In the dark evening of 31st December, 2015, Mr Peter with his pregnant wife and their two little sons set out for Zaria in Kaduna State, a journey of about 250 kilometres from Suleja; and which could take up to three and half hours during the daytime. According to their neighbours, it was when they entered their car to depart their Suleja home for Zaria that, they announced to their neighbours they were actually going on such a long journey. Even when the neighbours tried to advise them against the impeding danger of travelling at such hour, little attention did Mr Peter pay as he was so much confident in the will of God as a devoted Christian. He did not believe that the power of evil could over power any decision ordained by God. In his believe of ‘what will be, will be’ phenomenon, he with his entire family, locked themselves in their Toyota Corolla car, and set out on a ‘journey of no return’.
Currently, the Abuja-Kaduna
Expressway is in bad shape. The highway is now mostly filled with both deep and
shallow potholes. It takes an experienced driver who regularly plies this route
to be able to manoeuvre his way through with care and without any hiccup during
afternoon while the sun illuminates everywhere. This same fate cannot be said
of the driver who plies this route at night. No matter how careful and
experience, he may not be able to manoeuvre through all the potholes, unless he
is on a limited speed of about 60km/h-70km/h. It is no longer safe currently
for any driver to ply this route at night even at a speed limit between
80km/h-90km/h.

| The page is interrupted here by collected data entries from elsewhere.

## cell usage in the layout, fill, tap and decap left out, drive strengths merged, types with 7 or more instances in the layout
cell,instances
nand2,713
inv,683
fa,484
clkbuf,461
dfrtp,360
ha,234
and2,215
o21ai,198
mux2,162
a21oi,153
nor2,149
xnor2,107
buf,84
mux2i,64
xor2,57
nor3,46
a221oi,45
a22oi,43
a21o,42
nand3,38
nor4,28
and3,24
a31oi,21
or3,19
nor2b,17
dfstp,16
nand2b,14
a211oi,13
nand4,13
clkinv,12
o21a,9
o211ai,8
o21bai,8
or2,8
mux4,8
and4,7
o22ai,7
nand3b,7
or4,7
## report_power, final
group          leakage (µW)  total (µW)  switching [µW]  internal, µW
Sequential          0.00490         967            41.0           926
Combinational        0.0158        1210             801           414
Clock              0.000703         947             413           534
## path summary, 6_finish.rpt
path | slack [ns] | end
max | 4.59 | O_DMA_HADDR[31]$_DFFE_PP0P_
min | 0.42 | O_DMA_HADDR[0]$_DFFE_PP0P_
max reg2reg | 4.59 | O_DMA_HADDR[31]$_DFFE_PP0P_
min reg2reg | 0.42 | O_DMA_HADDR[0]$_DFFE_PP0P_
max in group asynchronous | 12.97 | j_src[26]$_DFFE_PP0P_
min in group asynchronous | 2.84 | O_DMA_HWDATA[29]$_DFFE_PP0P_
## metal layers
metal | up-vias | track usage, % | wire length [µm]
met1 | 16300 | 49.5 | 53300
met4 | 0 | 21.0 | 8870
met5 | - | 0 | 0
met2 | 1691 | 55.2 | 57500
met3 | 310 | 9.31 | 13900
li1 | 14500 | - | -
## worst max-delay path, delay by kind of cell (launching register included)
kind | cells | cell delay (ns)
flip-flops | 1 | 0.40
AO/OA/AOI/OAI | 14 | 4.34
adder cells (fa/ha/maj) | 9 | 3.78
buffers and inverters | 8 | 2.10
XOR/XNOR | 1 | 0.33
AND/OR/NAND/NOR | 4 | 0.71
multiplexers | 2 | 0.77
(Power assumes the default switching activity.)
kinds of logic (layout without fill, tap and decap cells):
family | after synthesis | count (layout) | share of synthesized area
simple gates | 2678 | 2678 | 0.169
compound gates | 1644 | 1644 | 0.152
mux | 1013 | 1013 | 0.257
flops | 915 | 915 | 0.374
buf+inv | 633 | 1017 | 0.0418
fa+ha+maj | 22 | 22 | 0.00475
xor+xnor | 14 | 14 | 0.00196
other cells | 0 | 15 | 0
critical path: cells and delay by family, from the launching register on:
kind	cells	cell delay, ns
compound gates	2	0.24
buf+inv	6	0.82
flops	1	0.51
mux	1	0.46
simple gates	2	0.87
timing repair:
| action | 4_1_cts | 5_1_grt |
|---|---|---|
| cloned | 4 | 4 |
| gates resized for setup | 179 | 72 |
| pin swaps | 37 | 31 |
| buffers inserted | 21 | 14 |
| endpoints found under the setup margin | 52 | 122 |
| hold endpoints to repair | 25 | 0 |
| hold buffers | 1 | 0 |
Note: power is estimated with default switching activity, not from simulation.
$ cat src/rtl/debounce_ch.sv
// Single debounce channel: optional two-flop input synchronizer, STABLE/CHECK
// FSM with a stability counter, registered debounced level and edge pulses.
// Optional feature macro: DEBOUNCE_SYNC_EN (adds a 2-flop synchronizer on sw_i).
module debounce_ch
  import debounce_pkg::*;
#(
  parameter int CNT_W     = DEFAULT_CNT_W,
  parameter int DELAY_CNT = DEFAULT_DELAY_CNT
) (
  input  logic clk,
  input  logic rst_n,
  input  logic sw_i,
  output logic out_o,
  output logic rise_o,
  output logic fall_o
);

  // Count value at which a pending change is accepted, and the CHECK entry value.
  localparam logic [CNT_W-1:0] CNT_LAST = CNT_W'(DELAY_CNT - 1);
  localparam logic [CNT_W-1:0] CNT_ONE  = CNT_W'(1);

  logic             s;
  db_state_e        state_q, state_d;
  logic [CNT_W-1:0] cnt_q, cnt_d;
  logic             out_q, out_d;
  logic             rise_q, rise_d;
  logic             fall_q, fall_d;
  logic             accept;

`ifdef DEBOUNCE_SYNC_EN
  logic [1:0] sync_q;

  // Two-flop synchronizer bringing the asynchronous switch level into clk.
  always_ff @(posedge clk or negedge rst_n) begin
    if (!rst_n) begin
      sync_q <= 2'b00;
    end else begin
      sync_q <= {sync_q[0], sw_i};
    end
  end

  assign s = sync_q[1];
`else
  assign s = sw_i;
`endif

  // State register: FSM state, counter and the registered outputs.
  always_ff @(posedge clk or negedge rst_n) begin
    // NOTE: every flop here is small control state, so all of it is reset; the
    // partial count must be discarded on reset so a change needs fresh samples.
    if (!rst_n) begin
      state_q <= STABLE;
      cnt_q   <= '0;
      out_q   <= 1'b0;
      rise_q  <= 1'b0;
      fall_q  <= 1'b0;
    end else begin
      // NOTE: non-blocking assignments so every flop samples pre-edge values.
      state_q <= state_d;
      cnt_q   <= cnt_d;
      out_q   <= out_d;
      rise_q  <= rise_d;
      fall_q  <= fall_d;
    end
  end

  // Next-state logic: track how many consecutive samples differ from out.
  always_comb begin
    // NOTE: defaults first so no path leaves a variable unassigned (no latch).
    state_d = state_q;
    cnt_d   = cnt_q;
    accept  = 1'b0;
    unique case (state_q)
      STABLE: begin
        if (s != out_q) begin
          state_d = CHECK;
          cnt_d   = CNT_ONE;
        end else begin
          cnt_d   = '0;
        end
      end
      CHECK: begin
        if (s == out_q) begin
          // Glitch rejected: the sample returned to the accepted level.
          state_d = STABLE;
          cnt_d   = '0;
        end else if (cnt_q == CNT_LAST) begin
          state_d = STABLE;
          cnt_d   = '0;
          accept  = 1'b1;
        end else begin
          cnt_d   = cnt_q + CNT_ONE;
        end
      end
    endcase
  end

  // Output logic: next debounced level and one-cycle edge pulses on accept.
  always_comb begin
    out_d  = accept ? s : out_q;
    rise_d = accept &  s;
    fall_d = accept & ~s;
  end

  assign out_o  = out_q;
  assign rise_o = rise_q;
  assign fall_o = fall_q;

endmodule : debounce_ch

But, eyewitnesses reported that Mr Peter was on a relative speed
of above 80km/h before the ill-fate accident that ended his life together with
his entire family’s occurred.
Around a junction commonly
regarded as Jere Junction, Mr Peter sped past as if he was eager to catch a
departing flight schedule at the airport. Unknown to him, from that point
onwards, the potholes are more in numbers and deeper. And at night time, many
of such potholes are relatively invisible to the normal vision of the driver. Such
was the case when the pharmacist sped into a deep pothole that burst his front
tyre and sent the car flying in the air in series of somersault. Many believed
that due to the driving inexperience of the driver, he must have matched hard
on the brake pedal when the tyre got burst by the pothole and this is always
discouraged especially by driving tutors or schools. The car on landing with
its roof exploded and inflamed in fire. The explosion was so intense that no
effort render by fellow passerby drivers could accord any meaningful or
salvaging impact. All witnesses and onlookers watched as the car with its occupants
flamed up and burnt to the bones. The bodies of the entire family were burnt
beyond mere recognition. It was the little part of the head of Mr Peter, which
was not so burnt as the body, that aided neighbours who later arrived at the
scene to recognize that it was actually him and his family that were involved
in the ghastly accident. It was indeed an abnormally horrific sight to behold!

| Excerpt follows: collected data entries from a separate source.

==> config.mk <==
export PLATFORM = sky130hd
export DESIGN_NAME = fetch_arbiter_flat
export DESIGN_NICKNAME = d
export VERILOG_FILES = /design/src/rtl/fetch_arbiter_if.sv /design/src/rtl/fetch_arbiter.sv /design/src/flat_wrapper.sv
export SDC_FILE = /design/constraint.sdc
export NUM_CORES = 1
export LEC_CHECK = 0
export ABC_CLOCK_PERIOD_IN_PS = 3360
export CAP_MARGIN = 30
export CELL_PAD_IN_SITES_DETAIL_PLACEMENT = 0
export CELL_PAD_IN_SITES_GLOBAL_PLACEMENT = 1
export CORE_MARGIN = 2
export CORE_UTILIZATION = 28
export CTS_CLUSTER_SIZE = 16
export DETAILED_ROUTE_END_ITERATION = 8
export GPL_ROUTABILITY_DRIVEN = 0
export PLACE_DENSITY_LB_ADDON = 0.05
export SLEW_MARGIN = 30
export SYNTH_ARGS = -nofsm -noshare
export SYNTH_HDL_FRONTEND = slang
export SYNTH_SLANG_ARGS = --single-unit
export TNS_END_PERCENT = 20
==> constraint.sdc <==
create_clock -name clk -period 3.36 [get_ports clk]
set_input_delay 1.008 -clock clk [delete_from_list [all_inputs] [get_ports clk]]
set_output_delay 1.008 -clock clk [all_outputs]
set_load 0.02 [all_outputs]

What actually weighed down
the sympathisers and the condolers was the fact that no one was at the victims’
home to take condolences. Just as usually the case, when a husband demises
suddenly, the wife takes the condolences and entertains the sympathisers with either
mourning or weep; and vice versa. In this case of Mr Peter and family, none of
such happened. Both the husband and wife together with their two children
demised horrifically and without their normal corpses for burial except their
burnt skeletal structures. What a horror at a year-end!